* **Exercise data**:

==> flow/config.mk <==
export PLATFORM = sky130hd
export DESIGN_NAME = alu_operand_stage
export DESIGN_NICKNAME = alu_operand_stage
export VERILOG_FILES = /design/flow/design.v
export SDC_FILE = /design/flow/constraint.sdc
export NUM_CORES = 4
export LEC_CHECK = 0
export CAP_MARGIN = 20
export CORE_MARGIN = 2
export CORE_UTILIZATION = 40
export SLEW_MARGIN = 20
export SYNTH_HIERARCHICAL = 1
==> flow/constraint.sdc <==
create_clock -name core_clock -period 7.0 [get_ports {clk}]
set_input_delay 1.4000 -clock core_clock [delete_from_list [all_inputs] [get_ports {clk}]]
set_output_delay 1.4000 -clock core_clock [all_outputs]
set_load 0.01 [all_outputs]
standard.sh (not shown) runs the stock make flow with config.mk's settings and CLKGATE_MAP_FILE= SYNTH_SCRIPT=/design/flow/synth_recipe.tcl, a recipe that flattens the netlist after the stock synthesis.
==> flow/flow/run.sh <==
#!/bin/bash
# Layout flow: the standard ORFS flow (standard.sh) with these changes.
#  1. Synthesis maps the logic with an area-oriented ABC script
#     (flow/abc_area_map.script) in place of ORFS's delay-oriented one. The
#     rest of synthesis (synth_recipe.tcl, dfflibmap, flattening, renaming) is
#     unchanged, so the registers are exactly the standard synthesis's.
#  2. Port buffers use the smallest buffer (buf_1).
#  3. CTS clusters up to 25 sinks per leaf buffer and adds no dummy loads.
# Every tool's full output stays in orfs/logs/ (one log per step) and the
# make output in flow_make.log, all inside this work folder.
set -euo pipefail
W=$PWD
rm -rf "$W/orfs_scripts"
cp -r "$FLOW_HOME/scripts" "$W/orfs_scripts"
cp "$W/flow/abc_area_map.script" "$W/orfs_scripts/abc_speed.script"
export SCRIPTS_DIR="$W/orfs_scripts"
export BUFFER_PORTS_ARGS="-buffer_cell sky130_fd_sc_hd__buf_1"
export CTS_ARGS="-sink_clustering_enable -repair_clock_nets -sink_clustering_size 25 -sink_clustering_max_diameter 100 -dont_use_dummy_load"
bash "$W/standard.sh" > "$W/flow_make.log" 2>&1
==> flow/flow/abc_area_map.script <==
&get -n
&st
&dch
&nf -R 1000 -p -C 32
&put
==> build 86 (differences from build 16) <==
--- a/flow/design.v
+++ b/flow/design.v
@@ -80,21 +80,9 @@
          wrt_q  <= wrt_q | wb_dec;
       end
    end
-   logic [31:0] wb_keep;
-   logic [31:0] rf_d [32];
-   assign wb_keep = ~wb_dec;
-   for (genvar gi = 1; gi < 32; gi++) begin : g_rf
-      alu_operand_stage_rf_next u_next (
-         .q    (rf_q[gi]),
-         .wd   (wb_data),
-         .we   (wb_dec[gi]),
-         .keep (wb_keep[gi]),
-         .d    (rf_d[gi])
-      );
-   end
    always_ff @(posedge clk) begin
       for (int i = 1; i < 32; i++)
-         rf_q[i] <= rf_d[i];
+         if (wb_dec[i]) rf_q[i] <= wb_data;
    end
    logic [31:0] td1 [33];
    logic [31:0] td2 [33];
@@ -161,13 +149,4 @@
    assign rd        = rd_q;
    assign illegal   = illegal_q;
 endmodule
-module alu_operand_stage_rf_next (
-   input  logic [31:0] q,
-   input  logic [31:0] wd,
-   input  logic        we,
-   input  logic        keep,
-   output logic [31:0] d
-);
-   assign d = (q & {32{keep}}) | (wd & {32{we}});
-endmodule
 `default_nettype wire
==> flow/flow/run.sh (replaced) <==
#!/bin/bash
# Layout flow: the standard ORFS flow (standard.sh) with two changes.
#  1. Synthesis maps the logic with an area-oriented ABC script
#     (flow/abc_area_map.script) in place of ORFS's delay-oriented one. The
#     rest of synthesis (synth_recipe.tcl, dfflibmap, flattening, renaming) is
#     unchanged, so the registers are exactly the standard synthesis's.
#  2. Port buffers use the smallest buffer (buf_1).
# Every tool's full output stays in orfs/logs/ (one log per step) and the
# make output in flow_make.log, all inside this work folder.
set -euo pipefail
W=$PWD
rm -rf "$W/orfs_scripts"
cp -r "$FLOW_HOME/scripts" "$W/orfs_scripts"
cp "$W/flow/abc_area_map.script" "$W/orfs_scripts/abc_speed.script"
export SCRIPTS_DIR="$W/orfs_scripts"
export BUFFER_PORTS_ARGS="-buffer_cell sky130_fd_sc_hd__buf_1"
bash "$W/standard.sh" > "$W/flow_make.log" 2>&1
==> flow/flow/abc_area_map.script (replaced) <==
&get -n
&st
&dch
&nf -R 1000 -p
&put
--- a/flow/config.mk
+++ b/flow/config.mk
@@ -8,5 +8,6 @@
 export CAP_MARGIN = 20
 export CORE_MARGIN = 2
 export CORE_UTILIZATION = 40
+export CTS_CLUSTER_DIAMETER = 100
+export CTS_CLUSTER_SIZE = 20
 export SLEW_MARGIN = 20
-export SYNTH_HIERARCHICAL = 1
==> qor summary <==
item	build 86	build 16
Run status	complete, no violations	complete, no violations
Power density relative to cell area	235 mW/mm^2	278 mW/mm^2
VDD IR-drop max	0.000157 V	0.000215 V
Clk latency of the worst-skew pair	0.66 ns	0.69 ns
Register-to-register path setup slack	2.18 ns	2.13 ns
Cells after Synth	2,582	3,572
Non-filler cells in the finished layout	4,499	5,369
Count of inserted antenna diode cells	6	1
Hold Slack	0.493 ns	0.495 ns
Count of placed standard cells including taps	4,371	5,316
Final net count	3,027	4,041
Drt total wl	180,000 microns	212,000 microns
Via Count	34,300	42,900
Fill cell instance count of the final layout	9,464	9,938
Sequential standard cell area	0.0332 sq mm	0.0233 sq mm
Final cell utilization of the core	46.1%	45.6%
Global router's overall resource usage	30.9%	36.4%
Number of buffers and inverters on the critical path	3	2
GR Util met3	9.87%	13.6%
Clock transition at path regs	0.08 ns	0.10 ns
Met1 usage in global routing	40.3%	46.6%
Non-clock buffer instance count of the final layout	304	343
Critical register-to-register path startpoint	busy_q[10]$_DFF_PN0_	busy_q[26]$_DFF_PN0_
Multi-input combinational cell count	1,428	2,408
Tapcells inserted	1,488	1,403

---

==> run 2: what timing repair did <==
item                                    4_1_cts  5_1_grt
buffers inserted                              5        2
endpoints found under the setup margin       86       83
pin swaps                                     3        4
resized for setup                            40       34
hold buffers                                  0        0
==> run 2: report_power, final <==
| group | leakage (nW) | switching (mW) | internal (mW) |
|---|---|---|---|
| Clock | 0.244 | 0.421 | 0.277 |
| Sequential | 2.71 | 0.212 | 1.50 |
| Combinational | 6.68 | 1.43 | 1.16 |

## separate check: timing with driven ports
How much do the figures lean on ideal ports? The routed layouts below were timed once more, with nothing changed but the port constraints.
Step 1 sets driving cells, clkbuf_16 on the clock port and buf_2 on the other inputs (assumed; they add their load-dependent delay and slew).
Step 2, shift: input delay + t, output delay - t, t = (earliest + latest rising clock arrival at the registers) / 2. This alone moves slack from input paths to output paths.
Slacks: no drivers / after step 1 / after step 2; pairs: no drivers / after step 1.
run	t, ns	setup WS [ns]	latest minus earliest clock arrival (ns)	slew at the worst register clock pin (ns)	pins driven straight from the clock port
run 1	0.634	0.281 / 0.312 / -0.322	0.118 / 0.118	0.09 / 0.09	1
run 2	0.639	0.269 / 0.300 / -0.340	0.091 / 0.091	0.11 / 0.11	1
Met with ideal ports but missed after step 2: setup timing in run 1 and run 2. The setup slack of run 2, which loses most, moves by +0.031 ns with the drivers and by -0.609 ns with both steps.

* **Exercise directions**: For every line of the entries holding the string "config", add one to a tally; give the final figure only.

* **Task solution**: 4